[Saved data entries]
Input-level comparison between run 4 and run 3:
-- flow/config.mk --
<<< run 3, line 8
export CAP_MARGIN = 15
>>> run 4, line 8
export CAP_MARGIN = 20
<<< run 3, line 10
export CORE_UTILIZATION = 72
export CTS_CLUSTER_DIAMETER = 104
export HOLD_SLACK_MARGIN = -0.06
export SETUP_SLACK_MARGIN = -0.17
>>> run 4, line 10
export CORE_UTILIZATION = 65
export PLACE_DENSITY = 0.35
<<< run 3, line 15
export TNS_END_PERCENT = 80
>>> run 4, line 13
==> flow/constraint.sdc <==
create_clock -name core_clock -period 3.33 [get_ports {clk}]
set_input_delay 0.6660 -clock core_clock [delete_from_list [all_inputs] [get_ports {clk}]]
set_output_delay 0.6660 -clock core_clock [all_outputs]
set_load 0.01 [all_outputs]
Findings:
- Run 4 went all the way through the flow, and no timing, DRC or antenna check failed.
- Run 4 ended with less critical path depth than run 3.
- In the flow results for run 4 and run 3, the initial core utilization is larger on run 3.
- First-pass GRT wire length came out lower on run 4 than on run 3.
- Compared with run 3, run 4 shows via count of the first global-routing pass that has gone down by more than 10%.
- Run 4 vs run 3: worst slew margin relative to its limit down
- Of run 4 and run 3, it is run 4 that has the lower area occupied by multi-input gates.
==> inputs of zinc <==
==> flow/design.v <==
module dec #(parameter w=2)(
	input [w-1:0] s,
	input e,
	output reg [2**w-1:0] o
);
	always @ (*) begin
		o = 0;
		if (e)
  		  o[s] = 1;
	end
endmodule
module rgst #(
	parameter w=8
)(
	input clk, rst_b, ld, clr,
	input [w-1:0] d,
	output reg [w-1:0] q
);
	always @ (posedge clk, negedge rst_b)
		if (!rst_b)			q <= 0;
		else if (clr)			q <= 0;
		else if (ld)			q <= d;
endmodule
module cntr #(parameter w=8)(
	input clk, rst_b,c_up,clr,
	output reg [w-1:0] q
);
	always @ (posedge clk, negedge rst_b)
		if (!rst_b)			q <= 0;
		else if (c_up)			q <= q+1;
		else if (clr)			q <= 0;
endmodule
module pktmux(
  input [63:0] pkt,msg_len,
  input pad_pkt,zero_pkt,mgln_pkt,
  output reg [63:0] o
);
  always @ (*)
    if (pad_pkt == 1)         o=(1<<63);
    else if (zero_pkt == 1)   o=0;
    else if (mgln_pkt == 1)   o=msg_len;
    else                      o=pkt;
endmodule
module regfl(
  input clk,rst_b,we,
  input [2:0] s,
  input [63:0] d,
  output [511:0] q
);
  wire [7:0] dout;
  dec #(.w(3)) inst1(.s(s),.e(we),.o(dout));
  generate
    genvar i;
    for (i=0; i<8; i=i+1) begin:v
      rgst #(.w(64)) gi(.clk(clk),.rst_b(rst_b),.clr(1'b0),.d(d),.ld(dout[i]),
          .q(q[511-i*64:448-i*64]));
    end
  endgenerate
endmodule
module sha2indpath(
  input clk,rst_b,clr,st_pkt,pad_pkt,zero_pkt,mgln_pkt,
  input [63:0] pkt,
  output [2:0] idx,
  output [511:0] blk
);
  wire [63:0] mlen, mout;
  wire [21:0] mlen_r;
  assign mlen = {42'b0, mlen_r};
  pktmux inst1(.pkt(pkt),.pad_pkt(pad_pkt),.zero_pkt(zero_pkt),
      .mgln_pkt(mgln_pkt),.msg_len(mlen),.o(mout));
  regfl inst2(.clk(clk),.rst_b(rst_b),.we(st_pkt),.d(mout),
      .s(idx),.q(blk));
  cntr #(.w(3)) inst3(.clk(clk),.rst_b(rst_b),.clr(clr),.c_up(st_pkt),.q(idx));
  rgst #(.w(22)) inst4(.clk(clk),.rst_b(rst_b),.clr(clr),.q(mlen_r),
      .ld(st_pkt&(~(pad_pkt|zero_pkt|mgln_pkt))),
      .d(mlen_r+22'd64));
endmodule
module sha2inctrl(
  input clk,rst_b,lst_pkt,
  input [2:0] idx,
  output reg st_pkt,pad_pkt,
  output reg zero_pkt,mgln_pkt,
  output reg blk_val,msg_end
);
  localparam START=0,RX_PKT=1,PAD=2,ZERO=3,MGLN=4,MSG_END=5,STOP=6;
  reg [2:0] st,st_nxt;
  always @ (*)
    case(st)
      START,RX_PKT: if (lst_pkt == 0)             st_nxt=RX_PKT;
                    else                          st_nxt=PAD;
      PAD,ZERO:     if (idx == 6)                 st_nxt=MGLN;
                    else                          st_nxt=ZERO;
      MGLN:                                       st_nxt=MSG_END;
      MSG_END,STOP:                               st_nxt=STOP;
      default:                                    st_nxt=STOP;
    endcase
  always @ (*) begin
    blk_val=0;
    msg_end=0;
    st_pkt=0;
    pad_pkt=0;
    zero_pkt=0;
    mgln_pkt=0;
    case(st)
      START: begin
        st_pkt=1; end
      RX_PKT: begin
        st_pkt=1;
        if (idx == 0)
          blk_val=1; end
      PAD: begin
        st_pkt=1;
        pad_pkt=1;
        if (idx == 0)
          blk_val=1; end
      ZERO: begin
        st_pkt=1;
        zero_pkt=1;
        if (idx == 0)
          blk_val=1; end
      MGLN: begin
        st_pkt=1;
        mgln_pkt=1; end
      MSG_END: begin
        blk_val=1;
        msg_end=1; end
    endcase
  end
  always @ (posedge clk, negedge rst_b)
    if (rst_b == 0)                                 st<=START;
    else                                            st<=st_nxt;
endmodule
module sha2in(
  input clk,rst_b,lst_pkt,
  input [63:0] pkt,
  output [511:0] blk,
  output blk_val,msg_end
);
  wire [2:0] idx;
  wire st_pkt,pad_pkt,zero_pkt,mgln_pkt;
  sha2inctrl ctrl(.clk(clk),.rst_b(rst_b),.lst_pkt(lst_pkt),.idx(idx),
      .st_pkt(st_pkt),.pad_pkt(pad_pkt),.zero_pkt(zero_pkt),
      .mgln_pkt(mgln_pkt),.blk_val(blk_val),.msg_end(msg_end));
  sha2indpath dpath(.clk(clk),.rst_b(rst_b),.clr(1'b0),.st_pkt(st_pkt),
      .pad_pkt(pad_pkt),.zero_pkt(zero_pkt),.mgln_pkt(mgln_pkt),
      .pkt(pkt),.idx(idx),.blk(blk));
endmodule
==> flow/run.sh <==
#!/bin/bash
# the make line also repeats each setting of config.mk as NAME=value (left out here)
make -C /OpenROAD-flow-scripts/flow DESIGN_CONFIG=/design/flow/config.mk WORK_HOME=/design/flow/orfs CLKGATE_MAP_FILE= finish
==> flow/config.mk <==
export PLATFORM = sky130hd
export DESIGN_NAME = sha2in
export DESIGN_NICKNAME = sha2in
export VERILOG_FILES = /design/flow/design.v
export SDC_FILE = /design/flow/constraint.sdc
export NUM_CORES = 4
export LEC_CHECK = 0
export CAP_MARGIN = 20
export CORE_MARGIN = 2
export CORE_UTILIZATION = 68
export CTS_CLUSTER_DIAMETER = 53
export CTS_CLUSTER_SIZE = 43
export SETUP_SLACK_MARGIN = 0.58
export SLEW_MARGIN = 20
==> flow/constraint.sdc <==
create_clock -name core_clock -period 2.13 [get_ports {clk}]
set_input_delay 0.4260 -clock core_clock [delete_from_list [all_inputs] [get_ports {clk}]]
set_output_delay 0.4260 -clock core_clock [all_outputs]
set_load 0.01 [all_outputs]
==> raven: changes against zinc <==
--- a/flow/config.mk
+++ b/flow/config.mk
@@ -8,7 +8,4 @@
 export CAP_MARGIN = 20
 export CORE_MARGIN = 2
-export CORE_UTILIZATION = 68
-export CTS_CLUSTER_DIAMETER = 53
-export CTS_CLUSTER_SIZE = 43
-export SETUP_SLACK_MARGIN = 0.58
+export CORE_UTILIZATION = 57
 export SLEW_MARGIN = 20
==> flow/constraint.sdc (replaced) <==
create_clock -name core_clock -period 2.48 [get_ports {clk}]
set_input_delay 0.4960 -clock core_clock [delete_from_list [all_inputs] [get_ports {clk}]]
set_output_delay 0.4960 -clock core_clock [all_outputs]
set_load 0.01 [all_outputs]
==> pepper: changes against zinc <==
==> flow/config.mk (replaced) <==
export PLATFORM = sky130hd
export DESIGN_NAME = sha2in
export DESIGN_NICKNAME = sha2in
export VERILOG_FILES = /design/flow/design.v
export SDC_FILE = /design/flow/constraint.sdc
export NUM_CORES = 4
export LEC_CHECK = 0
export CAP_MARGIN = 35
export CORE_MARGIN = 2
export CORE_UTILIZATION = 70
export CTS_CLUSTER_DIAMETER = 222
export CTS_CLUSTER_SIZE = 21
export SETUP_SLACK_MARGIN = -0.17
export SLEW_MARGIN = 20
==> flow/constraint.sdc (replaced) <==
create_clock -name core_clock -period 2.24 [get_ports {clk}]
set_input_delay 0.4480 -clock core_clock [delete_from_list [all_inputs] [get_ports {clk}]]
set_output_delay 0.4480 -clock core_clock [all_outputs]
set_load 0.01 [all_outputs]
==> comparison table <==
item                                                                 zinc                      pepper                       raven
Status                                                     did not finish              did not finish    timing/DRC/antenna clean
Failing step                                         clock tree synthesis              global routing                           -
Placed Area                                                     26900 µm²                   26700 µm²                   26700 µm²
Post-CTS setup buffer count                                             -                           4                           3
Placer's final routability congestion estimate                      0.898                       0.929                       0.863
Core Rows                                                              63                          62                          69
Root buf cell                                                           -  sky130_fd_sc_hd__clkbuf_16  sky130_fd_sc_hd__clkbuf_16
Maximum buffer depth of the clock tree                                  -                           3                           3
Area of the core                                                29500 µm²                   28600 µm²                   35300 µm²
Half-perimeter wire length after detailed placement              50600 µm                    51400 µm                    46300 µm
Starting utilization of the core area                               0.687                       0.708                       0.574
CTS sink cnt                                                            -                         537                         537
Place WS                                                         -4.43 ps                    -28.8 ps                      195 ps
Inserted Clock Buffers                                                  -                          29                          52
Post-cts hold-fix buffer tally                                          -                           1                           1
Die W                                                              177 µm                      174 µm                      193 µm
Die ar.                                                         31200 µm²                   30300 µm²                   37100 µm²
Die Ht                                                             177 µm                      174 µm                      193 µm
Maximum level of the CTS H-tree                                         -                           1                           2
Total instance count after detailed placement                        2696                        2688                        2764
==> job 5678: inputs <==
Design MOTOR_TOP, start of the top module:
module MOTOR_TOP#(   
    parameter C_AXI_ID_WIDTH       = 4,         
    parameter C_AXI_ADDR_WIDTH     = 16,        
    parameter C_AXI_DATA_WIDTH     = 64,        
    parameter C_AXI_NBURST_SUPPORT = 1'b0,      
    parameter C_AXI_BURST_TYPE     = 2'b00,     
    parameter WATCH_DOG_WIDTH      = 12,         
    parameter C_ADDR_SUMOFFSET     =   32'h0000_1000,
    parameter C_ADDR_MOTOR2ETH     =   32'h0000_0000,       
    parameter C_ADDR_ETH2MOTOR     =   32'hE000_0000    
)(    
    input                               sys_clk,
    input                               sys_rst,
   	output                            	saxi_wready,  
   	input [C_AXI_ID_WIDTH-1:0]        	saxi_wid,     
   	input [C_AXI_ADDR_WIDTH-1:0]      	saxi_waddr,   
   	input [7:0]                       	saxi_wlen,    
   	input [2:0]                       	saxi_wsize,   
   	input [1:0]                       	saxi_wburst,  
   	input [1:0]                       	saxi_wlock,   
   	input [3:0]                       	saxi_wcache,  
   	input [2:0]                       	saxi_wprot,   
   	input                             	saxi_wvalid,  
   	output                            	saxi_wd_wready,   
   	input [C_AXI_DATA_WIDTH-1:0]      	saxi_wd_wdata,     
   	input [C_AXI_DATA_WIDTH/8-1:0]    	saxi_wd_wstrb,     
   	input                             	saxi_wd_wlast,     
   	input                             	saxi_wd_wvalid,    
  ...
make LEC_CHECK=0 ABC_AREA=1 CAP_MARGIN=0 CORE_ASPECT_RATIO=1.16 CORE_MARGIN=2 CORE_UTILIZATION=72 CTS_CLUSTER_SIZE=16 GPL_ROUTABILITY_DRIVEN=1 HOLD_SLACK_MARGIN=-0.07 MIN_ROUTING_LAYER=met1 PLACE_DENSITY=0.78 SETUP_SLACK_MARGIN=0.65 SLEW_MARGIN=35 finish   # period 4.91 ns
run.sh (not shown) runs the stock make flow with config.mk's settings and CLKGATE_MAP_FILE=.
==> job 3081 (differences from job 5678) <==
Settings changed: ABC_AREA 1 to not set, CAP_MARGIN 0 to 20, CORE_ASPECT_RATIO 1.16 to not set, CTS_CLUSTER_SIZE 16 to 99, GPL_ROUTABILITY_DRIVEN 1 to not set, HOLD_SLACK_MARGIN -0.07 to not set, MIN_ROUTING_LAYER met1 to not set, PLACE_DENSITY 0.78 to not set, SETUP_SLACK_MARGIN 0.65 to not set, SLEW_MARGIN 35 to 20.
==> flow/constraint.sdc (replaced) <==
create_clock -name core_clock -period 13.4 [get_ports {sys_clk}]
set_input_delay 2.6800 -clock core_clock [delete_from_list [all_inputs] [get_ports {sys_clk}]]
set_output_delay 2.6800 -clock core_clock [all_outputs]
set_load 0.01 [all_outputs]
==> job 9878 (differences from job 5678) <==
Settings changed: ABC_AREA 1 to not set, CAP_MARGIN 0 to 20, CORE_ASPECT_RATIO 1.16 to not set, CORE_UTILIZATION 72 to 54, CTS_CLUSTER_SIZE 16 to not set, GPL_ROUTABILITY_DRIVEN 1 to not set, HOLD_SLACK_MARGIN -0.07 to not set, MIN_ROUTING_LAYER met1 to not set, PLACE_DENSITY 0.78 to not set, SETUP_SLACK_MARGIN 0.65 to not set, SLEW_MARGIN 35 to 20.
==> flow/constraint.sdc (replaced) <==
create_clock -name core_clock -period 9.95 [get_ports {sys_clk}]
set_input_delay 1.9900 -clock core_clock [delete_from_list [all_inputs] [get_ports {sys_clk}]]
set_output_delay 1.9900 -clock core_clock [all_outputs]
set_load 0.01 [all_outputs]
==> qor summary <==
quantity                                                                        job 3081                  job 9878                      job 5678
Outcome                                                                   finished clean            finished clean                finished clean
Area of the mapped netlist                                                    0.0183 mm2                0.0183 mm2                    0.0196 mm2
Wire length on met1                                                              18.8 mm                   21.2 mm                       20.5 mm
Log Warnings                                                                         227                       227                           229
Net Sw Frac                                                                        22.5%                     21.9%                         27.1%
Core utilization of the finished layout                                            81.6%                     61.7%                         81.2%
Met3 wire len                                                                    3.90 mm                   2.98 mm                       4.61 mm
Nets@finish                                                                         2602                      2602                          3181
Via Count                                                                          15200                     14700                         18200
Core region area                                                              0.0251 mm2                0.0335 mm2                    0.0270 mm2
Starting density of the core                                                       73.1%                     54.7%                         72.7%
Wire length of the first global-routing pass                                     72.5 mm                   75.4 mm                       84.7 mm
Combinational group power                                                        87.4 uW                    118 uW                        801 uW
WP depth                                                                               2                         2                             3
Inverters excl. clock                                                                 88                        88                           316
WHS Endpoint                                                    inst_DAC_CTRL.m_wb_ready  inst_DAC_CTRL.m_wb_ready  inst_DEJITTER.signal_hold[3]
Total power density per cell area                                             106 mW/mm2                144 mW/mm2                    284 mW/mm2
Sum of net half-perimeters after detailed placement                              33.4 mm                   34.4 mm                       39.5 mm
Number of clock buffers in the layout                                                 47                        56                            47
Portion of the post-synthesis area used by sequential elements                     37.9%                     37.9%                         35.4%
==> run D: inputs <==
Design emaxi, start of the top module:
module emaxi( 
   wr_wait, rd_wait, rr_access, rr_packet, m_axi_awid, m_axi_awaddr,
   m_axi_awlen, m_axi_awsize, m_axi_awburst, m_axi_awlock,
   m_axi_awcache, m_axi_awprot, m_axi_awqos, m_axi_awvalid, m_axi_wid,
   m_axi_wdata, m_axi_wstrb, m_axi_wlast, m_axi_wvalid, m_axi_bready,
   m_axi_arid, m_axi_araddr, m_axi_arlen, m_axi_arsize, m_axi_arburst,
   m_axi_arlock, m_axi_arcache, m_axi_arprot, m_axi_arqos,
   m_axi_arvalid, m_axi_rready,
   wr_access, wr_packet, rd_access, rd_packet, rr_wait, m_axi_aclk,
   m_axi_aresetn, m_axi_awready, m_axi_wready, m_axi_bid, m_axi_bresp,
   m_axi_bvalid, m_axi_arready, m_axi_rid, m_axi_rdata, m_axi_rresp,
   m_axi_rlast, m_axi_rvalid
   );
make LEC_CHECK=0 ABC_AREA=1 CAP_MARGIN=20 CORE_MARGIN=2 CORE_UTILIZATION=70 CTS_CLUSTER_SIZE=88 PLACE_DENSITY=0.38 SLEW_MARGIN=20 finish   # period 2.02 ns
run.sh (not shown) runs the stock make flow with config.mk's settings and CLKGATE_MAP_FILE=.
==> run F (differences from run D) <==
Settings changed: CORE_UTILIZATION 70 to 72, CTS_CLUSTER_SIZE 88 to unset, PLACE_DENSITY 0.38 to unset, TNS_END_PERCENT set to 5.
==> flow/constraint.sdc (replaced) <==
create_clock -name core_clock -period 2.01 [get_ports {m_axi_aclk}]
set_input_delay 0.4020 -clock core_clock [delete_from_list [all_inputs] [get_ports {m_axi_aclk}]]
set_output_delay 0.4020 -clock core_clock [all_outputs]
set_load 0.01 [all_outputs]
==> notes <==
- Run F finished with negative setup slack left. Run D reached the layout checks and failed them: negative setup slack.
- Fmax: run D is larger than run F (28%).
- Of run F and run D, run D has the higher register-to-register slack (gap 660 ps).
- In run D the setup slack is higher than in run F, by 660 ps.
- Critical path depth is the same in run D and run F.
- Between run F and run D, the lower via count is in run D (gap about 7%, measured against run D).
==> figures <==
|  | run F | run D |
|---|---|---|
| Gate power share | 40.4% | 38.5% |
| Sum of negative setup slack | -30640 ps | -3750 ps |
| Design internal power | 75.5 mW | 74.9 mW |
| Post-CTS sizing | 216 | 461 |
| Run status | failed layout checks | failed layout checks |
| Violated checks | negative setup slack | negative setup slack |
| Data required time at the worst endpoint | 2700 ps | 2560 ps |
| Minimum setup slack among reg-to-reg paths | -1020 ps | -350 ps |
| Sequential Power | 42.7 mW | 42.4 mW |
| Worst-Margin Slew | 1180 ps | 858 ps |
| Core utilization at floorplan | 72.4% | 70.8% |
| Met1 WL | 75.8 mm | 73.7 mm |
| End of the worst register-to-register path | fifo_async.mem.generic.memory_dp.rd_dout[35] | fifo_async.mem.generic.memory_dp.rd_dout[17] |


==> build 14 <==
Starting RTL as in the previous note.
export LEC_CHECK = 0
export ABC_AREA = 1
export CAP_MARGIN = 20
export CORE_MARGIN = 2
export CORE_UTILIZATION = 66
export SETUP_SLACK_MARGIN = 0.94
export SLEW_MARGIN = 20
create_clock -name core_clock -period 5.04 [get_ports {m_axi_aclk}]
==> inputs of build 85, as changes to build 14 <==
- ABC_AREA: 1 -> not set
- CORE_UTILIZATION: 66 -> 70
- CTS_CLUSTER_SIZE: not set -> 42
- SETUP_SLACK_MARGIN: 0.94 -> 0.54
==> flow/constraint.sdc (replaced) <==
create_clock -name core_clock -period 2.07 [get_ports {m_axi_aclk}]
set_input_delay 0.4140 -clock core_clock [delete_from_list [all_inputs] [get_ports {m_axi_aclk}]]
set_output_delay 0.4140 -clock core_clock [all_outputs]
set_load 0.01 [all_outputs]
==> flow_summary.json <==
{
  "outcome": "complete, no violations",
  "p_per_area_mw_per_mm2": 509,
  "antenna_cells_inserted": 8,
  "cap_violations": 0,
  "regArea_mm2": 0.0491,
  "synthAoiAreaFrac": 0.0543,
  "grt_first_pass_wirelength_um": 281000,
  "netlist_area_mm2": 0.0698
}
the above is filed under build 14

==> flow_summary.json <==
{
  "stop_stage": "global routing (5_1_grt)",
  "synthAoiAreaFrac": 0.0640,
  "ys.flops": 1754,
  "postSynthAreaPerCell_um2": 16.0,
  "netlist_area_mm2": 0.0675,
  "tool.error": "[ERROR DPL-0033] detailed placement checks failed during check placement.",
  "yosys_cells": 4217,
  "place_area_mm2": 0.0769,
  "cts-resized-gates": 1306,
  "outcome": "did not finish",
  "yosysWarnings": 4
}
the above is filed under build 85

#### TO DO:
Given the data above, transcribe exactly the lines from the one containing "- Run 4 went" down to the one containing "dec #(.w(3)) inst1(.s(s),.e(we),.o(dout));", and no others.

#### EXERCISE RESPONSE:
- Run 4 went all the way through the flow, and no timing, DRC or antenna check failed.
- Run 4 ended with less critical path depth than run 3.
- In the flow results for run 4 and run 3, the initial core utilization is larger on run 3.
- First-pass GRT wire length came out lower on run 4 than on run 3.
- Compared with run 3, run 4 shows via count of the first global-routing pass that has gone down by more than 10%.
- Run 4 vs run 3: worst slew margin relative to its limit down
- Of run 4 and run 3, it is run 4 that has the lower area occupied by multi-input gates.
==> inputs of zinc <==
==> flow/design.v <==
module dec #(parameter w=2)(
	input [w-1:0] s,
	input e,
	output reg [2**w-1:0] o
);
	always @ (*) begin
		o = 0;
		if (e)
  		  o[s] = 1;
	end
endmodule
module rgst #(
	parameter w=8
)(
	input clk, rst_b, ld, clr,
	input [w-1:0] d,
	output reg [w-1:0] q
);
	always @ (posedge clk, negedge rst_b)
		if (!rst_b)			q <= 0;
		else if (clr)			q <= 0;
		else if (ld)			q <= d;
endmodule
module cntr #(parameter w=8)(
	input clk, rst_b,c_up,clr,
	output reg [w-1:0] q
);
	always @ (posedge clk, negedge rst_b)
		if (!rst_b)			q <= 0;
		else if (c_up)			q <= q+1;
		else if (clr)			q <= 0;
endmodule
module pktmux(
  input [63:0] pkt,msg_len,
  input pad_pkt,zero_pkt,mgln_pkt,
  output reg [63:0] o
);
  always @ (*)
    if (pad_pkt == 1)         o=(1<<63);
    else if (zero_pkt == 1)   o=0;
    else if (mgln_pkt == 1)   o=msg_len;
    else                      o=pkt;
endmodule
module regfl(
  input clk,rst_b,we,
  input [2:0] s,
  input [63:0] d,
  output [511:0] q
);
  wire [7:0] dout;
  dec #(.w(3)) inst1(.s(s),.e(we),.o(dout));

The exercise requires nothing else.